→ **Required action**
Nothing past the line containing "82 | 0.0273 |" belongs in the output. Copy exactly every line of the data below from the first up to and including it.

→ **Dataset extract**

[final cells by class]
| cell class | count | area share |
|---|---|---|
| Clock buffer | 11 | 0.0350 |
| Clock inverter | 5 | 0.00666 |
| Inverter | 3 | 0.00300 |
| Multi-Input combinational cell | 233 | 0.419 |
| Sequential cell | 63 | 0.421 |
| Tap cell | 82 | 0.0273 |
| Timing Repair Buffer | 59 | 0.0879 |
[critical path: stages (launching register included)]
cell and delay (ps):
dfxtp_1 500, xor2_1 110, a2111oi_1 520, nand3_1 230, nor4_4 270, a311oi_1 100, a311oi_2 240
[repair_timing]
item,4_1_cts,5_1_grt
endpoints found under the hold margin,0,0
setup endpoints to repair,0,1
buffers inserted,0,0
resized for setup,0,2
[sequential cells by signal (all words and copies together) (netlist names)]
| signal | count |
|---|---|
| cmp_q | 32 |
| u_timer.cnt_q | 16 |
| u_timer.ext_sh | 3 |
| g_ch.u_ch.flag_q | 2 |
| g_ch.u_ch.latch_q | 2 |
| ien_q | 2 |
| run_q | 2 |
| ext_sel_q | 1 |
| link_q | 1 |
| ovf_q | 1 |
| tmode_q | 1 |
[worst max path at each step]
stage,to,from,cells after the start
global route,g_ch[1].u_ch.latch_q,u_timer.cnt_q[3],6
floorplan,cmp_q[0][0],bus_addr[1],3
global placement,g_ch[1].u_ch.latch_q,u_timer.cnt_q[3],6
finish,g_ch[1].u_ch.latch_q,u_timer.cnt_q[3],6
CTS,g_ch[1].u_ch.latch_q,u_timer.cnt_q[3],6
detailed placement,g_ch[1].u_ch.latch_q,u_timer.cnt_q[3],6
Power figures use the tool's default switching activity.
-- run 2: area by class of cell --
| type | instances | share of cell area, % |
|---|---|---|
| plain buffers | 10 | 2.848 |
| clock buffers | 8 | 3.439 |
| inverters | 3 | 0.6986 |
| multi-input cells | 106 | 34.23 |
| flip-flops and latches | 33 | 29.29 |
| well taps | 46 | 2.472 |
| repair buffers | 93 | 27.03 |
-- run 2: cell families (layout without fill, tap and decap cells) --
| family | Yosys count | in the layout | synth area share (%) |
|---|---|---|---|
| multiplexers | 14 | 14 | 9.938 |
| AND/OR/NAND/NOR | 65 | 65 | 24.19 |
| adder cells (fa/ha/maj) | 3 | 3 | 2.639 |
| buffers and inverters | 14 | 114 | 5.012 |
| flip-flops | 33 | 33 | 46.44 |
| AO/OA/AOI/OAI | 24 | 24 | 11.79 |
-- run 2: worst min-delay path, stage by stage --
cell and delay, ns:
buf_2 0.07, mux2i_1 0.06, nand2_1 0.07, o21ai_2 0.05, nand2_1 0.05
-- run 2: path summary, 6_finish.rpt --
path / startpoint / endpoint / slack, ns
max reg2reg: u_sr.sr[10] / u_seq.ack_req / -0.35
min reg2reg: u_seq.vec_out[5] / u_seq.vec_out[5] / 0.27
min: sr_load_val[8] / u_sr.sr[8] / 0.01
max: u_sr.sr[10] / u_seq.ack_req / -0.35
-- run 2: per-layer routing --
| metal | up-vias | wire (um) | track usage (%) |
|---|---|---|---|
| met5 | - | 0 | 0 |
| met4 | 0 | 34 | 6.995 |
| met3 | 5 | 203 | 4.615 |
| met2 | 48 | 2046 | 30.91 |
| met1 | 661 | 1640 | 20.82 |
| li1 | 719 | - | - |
$ cat config.mk
export PLATFORM = sky130hd
export DESIGN_NAME = lpwd_top
export DESIGN_NICKNAME = d
export VERILOG_FILES = /design/src/rtl/lpwd_pkg.sv /design/src/rtl/lpwd_regs.sv /design/src/rtl/lpwd_prescale.sv /design/src/rtl/lpwd_count.sv /design/src/rtl/lpwd_lossclk.sv /design/src/rtl/lpwd_top.sv
export SDC_FILE = /design/constraint.sdc
export NUM_CORES = 1
export LEC_CHECK = 0
export BUFFER_PORTS_ARGS = -buffer_cell sky130_fd_sc_hd__buf_2
export CAP_MARGIN = 10
export CORE_UTILIZATION = 61
export CTS_BUF_LIST = sky130_fd_sc_hd__clkbuf_4 sky130_fd_sc_hd__clkbuf_8
export DETAILED_ROUTE_END_ITERATION = 8
export PLACE_DENSITY = 0.79
export SETUP_SLACK_MARGIN = 0.2
export SYNTH_ARGS = -nofsm -noshare
export SYNTH_HDL_FRONTEND = slang
export SYNTH_SLANG_ARGS = --single-unit
$ cat constraint.sdc
create_clock -name clk -period 1.9 [get_ports clk]
set_input_delay 0.095 -clock clk [delete_from_list [all_inputs] [get_ports clk]]
set_output_delay 0.095 -clock clk [all_outputs]
set_load 0.01 [all_outputs]
$ cat src/rtl/lpwd_pkg.sv
package lpwd_pkg;
  localparam int unsigned CNT_W  = 16;
  localparam int unsigned PRE_W  = 10;
  localparam int unsigned LC_W   = 7;
  localparam int unsigned DATA_W = 16;
  localparam int unsigned ADDR_W = 2;

  typedef enum logic [1:0] {
    PM_RUN   = 2'd0,
    PM_WAIT  = 2'd1,
    PM_STOP  = 2'd2,
    PM_SPARE = 2'd3
  } pmode_e;

  typedef struct packed {
    logic [1:0] psel;
    logic       lclk_en;
    logic       stop_en;
    logic       wait_en;
    logic       run_en;
  } ctrl_t;

  localparam int unsigned CTL_W = $bits(ctrl_t);

  localparam ctrl_t CTRL_RST = '{psel: 2'b11, lclk_en: 1'b0, stop_en: 1'b0,
                                 wait_en: 1'b0, run_en: 1'b1};

  localparam logic [ADDR_W-1:0] A_CTRL = 2'd0;
  localparam logic [ADDR_W-1:0] A_TMO  = 2'd1;
  localparam logic [ADDR_W-1:0] A_SVC  = 2'd2;
  localparam logic [ADDR_W-1:0] A_CNT  = 2'd3;

  localparam logic [DATA_W-1:0] KEY_ARM  = 16'h5555;
  localparam logic [DATA_W-1:0] KEY_FIRE = 16'hAAAA;

  // last prescaler count before a tick, per select code
  function automatic logic [PRE_W-1:0] pre_last(input logic [1:0] sel);
    logic [PRE_W-1:0] v;
    case (sel)
      2'd0:    v = PRE_W'(0);
      2'd1:    v = PRE_W'(15);
      2'd2:    v = PRE_W'(255);
      default: v = PRE_W'(1023);
    endcase
    return v;
  endfunction
endpackage

$ cat src/rtl/lpwd_regs.sv
module lpwd_regs
  import lpwd_pkg::*;
#(
  parameter int unsigned CW = CNT_W,
  parameter int unsigned DW = DATA_W,
  parameter int unsigned AW = ADDR_W
) (
  input  logic          clk,
  input  logic          rst_n,
  input  logic          wr,
  input  logic [AW-1:0] addr,
  input  logic [DW-1:0] wdata,
  input  logic          dbg,
  input  logic [CW-1:0] cnt,
  output ctrl_t         ctrl,
  output logic [CW-1:0] tmo,
  output logic          svc_reload,
  output logic [DW-1:0] rdata
);
  ctrl_t         ctrl_q, ctrl_d, ctrl_vis;
  logic [CW-1:0] tmo_q, tmo_d;
  logic          armed_q, armed_d;
  logic          ctrl_we, tmo_we, svc_we;

  always_comb begin
    ctrl_we    = wr && (addr == A_CTRL);
    tmo_we     = wr && (addr == A_TMO);
    svc_we     = wr && (addr == A_SVC);
    ctrl_d     = ctrl_we ? ctrl_t'(wdata[CTL_W-1:0]) : ctrl_q;
    tmo_d      = tmo_we ? CW'(wdata) : tmo_q;
    svc_reload = svc_we && armed_q && (wdata == KEY_FIRE);
    armed_d    = svc_we ? (wdata == KEY_ARM) : armed_q;
  end

  always_ff @(posedge clk or negedge rst_n) begin
    if (!rst_n) begin
      ctrl_q  <= CTRL_RST;
      tmo_q   <= '1;
      armed_q <= 1'b0;
    end else begin
      ctrl_q  <= ctrl_d;
      tmo_q   <= tmo_d;
      armed_q <= armed_d;
    end
  end

  always_comb begin
    ctrl_vis        = ctrl_q;
    ctrl_vis.run_en = ctrl_q.run_en & ~dbg;
    case (addr)
      A_CTRL:  rdata = {{(DW-CTL_W){1'b0}}, ctrl_vis};
      A_TMO:   rdata = DW'(tmo_q);
      A_CNT:   rdata = DW'(cnt);
      default: rdata = '0;
    endcase
  end

  assign ctrl = ctrl_q;
  assign tmo  = tmo_q;

  // a fire write only reloads when the previous service write armed it
  a_r9_fire_needs_arm: assert property (@(posedge clk) disable iff (!rst_n)
    svc_reload |-> $past(svc_we) && ($past(wdata) == KEY_ARM));
endmodule

$ cat src/rtl/lpwd_prescale.sv
module lpwd_prescale
  import lpwd_pkg::*;
#(
  parameter int unsigned PW = PRE_W
) (
  input  logic       clk,
  input  logic       rst_n,
  input  logic       run,
  input  logic       clr,
  input  logic [1:0] psel,
  output logic       tick
);
  logic [PW-1:0] pre_q, pre_d, last;

  always_comb begin
    last  = PW'(pre_last(psel));
    tick  = 1'b0;
    pre_d = pre_q;
    if (clr) begin
      pre_d = '0;
    end else if (run) begin
      if (pre_q >= last) begin
        tick  = 1'b1;
        pre_d = '0;
      end else begin
        pre_d = pre_q + 1'b1;
      end
    end
  end

  always_ff @(posedge clk or negedge rst_n) begin
    if (!rst_n) pre_q <= '0;
    else        pre_q <= pre_d;
  end

  // prescaler frozen when not running and not cleared
  a_r6_pre_hold: assert property (@(posedge clk) disable iff (!rst_n)
    (!run && !clr) |=> $stable(pre_q));
endmodule

$ cat src/rtl/lpwd_count.sv
module lpwd_count
  import lpwd_pkg::*;
#(
  parameter int unsigned CW = CNT_W
) (
  input  logic          clk,
  input  logic          rst_n,
  input  ctrl_t         ctrl,
  input  logic [1:0]    pmode,
  input  logic          dbg,
  input  logic [CW-1:0] tmo,
  input  logic          svc_reload,
  input  logic          tick,
  output logic          active,
  output logic          reload,
  output logic [CW-1:0] cnt,
  output logic          expire
);
  logic [CW-1:0] cnt_q, cnt_d;
  logic          in_wait, in_stop, gate_off;

  always_comb begin
    in_wait  = (pmode == PM_WAIT);
    in_stop  = (pmode == PM_STOP);
    gate_off = !ctrl.run_en || (in_wait && !ctrl.wait_en) || (in_stop && !ctrl.stop_en);
    active   = !dbg && !gate_off;
    reload   = svc_reload || (!dbg && gate_off);
    expire   = 1'b0;
    cnt_d    = cnt_q;
    if (reload) begin
      cnt_d = tmo;
    end else if (tick) begin
      if (cnt_q <= CW'(1)) begin
        cnt_d  = tmo;
        expire = 1'b1;
      end else begin
        cnt_d = cnt_q - 1'b1;
      end
    end
  end

  always_ff @(posedge clk or negedge rst_n) begin
    if (!rst_n) cnt_q <= '1;
    else        cnt_q <= cnt_d;
  end

  assign cnt = cnt_q;

  // counter only steps down by one or reloads
  a_r3_step_or_reload: assert property (@(posedge clk) disable iff (!rst_n)
    (cnt_q != $past(cnt_q)) |-> (cnt_q == CW'($past(cnt_q) - 1'b1)) || (cnt_q == $past(tmo)));
  // wait mode without both enables reloads
  a_r4_wait_reload: assert property (@(posedge clk) disable iff (!rst_n)
    ((pmode == PM_WAIT) && !(ctrl.run_en && ctrl.wait_en) && !dbg) |=> (cnt_q == $past(tmo)));
  // stop mode without both enables reloads
  a_r5_stop_reload: assert property (@(posedge clk) disable iff (!rst_n)
    ((pmode == PM_STOP) && !(ctrl.run_en && ctrl.stop_en) && !dbg) |=> (cnt_q == $past(tmo)));
  // debug freezes the counter unless serviced
  a_r6_debug_hold: assert property (@(posedge clk) disable iff (!rst_n)
    (dbg && !svc_reload) |=> $stable(cnt_q));
endmodule

$ cat src/rtl/lpwd_lossclk.sv
module lpwd_lossclk
  import lpwd_pkg::*;
#(
  parameter int unsigned LW = LC_W
) (
  input  logic clk,
  input  logic rst_n,
  input  logic en,
  input  logic lost,
  output logic term
);
  localparam logic [LW-1:0] PRE_TERM = {{(LW-1){1'b1}}, 1'b0};

  logic          run_q, run_d;
  logic [LW-1:0] lc_q, lc_d;

  always_comb begin
    run_d = run_q || (en && lost);
    lc_d  = run_q ? lc_q + 1'b1 : lc_q;
    term  = run_q && (lc_q == PRE_TERM);
  end

  always_ff @(posedge clk or negedge rst_n) begin
    if (!rst_n) begin
      run_q <= 1'b0;
      lc_q  <= '0;
    end else begin
      run_q <= run_d;
      lc_q  <= lc_d;
    end
  end

  // once started the backup counter never stops
  a_r10_sticky: assert property (@(posedge clk) disable iff (!rst_n)
    run_q |=> run_q && (lc_q != $past(lc_q)));
  // never starts without the enable
  a_r11_no_start: assert property (@(posedge clk) disable iff (!rst_n)
    (!run_q && !(en && lost)) |=> !run_q);
endmodule

$ cat src/rtl/lpwd_top.sv
module lpwd_top
  import lpwd_pkg::*;
(
  input  logic              clk,
  input  logic              rst_n,
  input  logic              bus_wr,
  input  logic [ADDR_W-1:0] bus_addr,
  input  logic [DATA_W-1:0] bus_wdata,
  output logic [DATA_W-1:0] bus_rdata,
  input  logic [1:0]        pwr_mode,
  input  logic              dbg_halt,
  input  logic              ref_lost,
  output logic              wd_rst_req
);
  logic [1:0]       rs_q;
  logic             srst_n;
  ctrl_t            ctrl;
  logic [CNT_W-1:0] tmo, cnt;
  logic             svc_reload, active, reload, tick, expire, lc_term, req_q;

  always_ff @(posedge clk or negedge rst_n) begin
    if (!rst_n) rs_q <= '0;
    else        rs_q <= {rs_q[0], 1'b1};
  end
  assign srst_n = rs_q[1];

  lpwd_regs #(.CW(CNT_W), .DW(DATA_W), .AW(ADDR_W)) u_regs (
    .clk(clk), .rst_n(srst_n), .wr(bus_wr), .addr(bus_addr), .wdata(bus_wdata),
    .dbg(dbg_halt), .cnt(cnt), .ctrl(ctrl), .tmo(tmo), .svc_reload(svc_reload),
    .rdata(bus_rdata)
  );

  lpwd_prescale #(.PW(PRE_W)) u_pre (
    .clk(clk), .rst_n(srst_n), .run(active), .clr(reload), .psel(ctrl.psel),
    .tick(tick)
  );

  lpwd_count #(.CW(CNT_W)) u_cnt (
    .clk(clk), .rst_n(srst_n), .ctrl(ctrl), .pmode(pwr_mode), .dbg(dbg_halt),
    .tmo(tmo), .svc_reload(svc_reload), .tick(tick), .active(active),
    .reload(reload), .cnt(cnt), .expire(expire)
  );

  lpwd_lossclk #(.LW(LC_W)) u_lc (
    .clk(clk), .rst_n(srst_n), .en(ctrl.lclk_en), .lost(ref_lost), .term(lc_term)
  );

  always_ff @(posedge clk or negedge srst_n) begin
    if (!srst_n) req_q <= 1'b0;
    else         req_q <= expire | lc_term;
  end
  assign wd_rst_req = req_q;

  // a request always follows an expiry or a backup terminal count
  a_r3_req_source: assert property (@(posedge clk) disable iff (!srst_n)
    wd_rst_req |-> ($past(cnt) <= CNT_W'(1)) || $past(lc_term));
endmodule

→ **Solution to this task**
[final cells by class]
| cell class | count | area share |
|---|---|---|
| Clock buffer | 11 | 0.0350 |
| Clock inverter | 5 | 0.00666 |
| Inverter | 3 | 0.00300 |
| Multi-Input combinational cell | 233 | 0.419 |
| Sequential cell | 63 | 0.421 |
| Tap cell | 82 | 0.0273 |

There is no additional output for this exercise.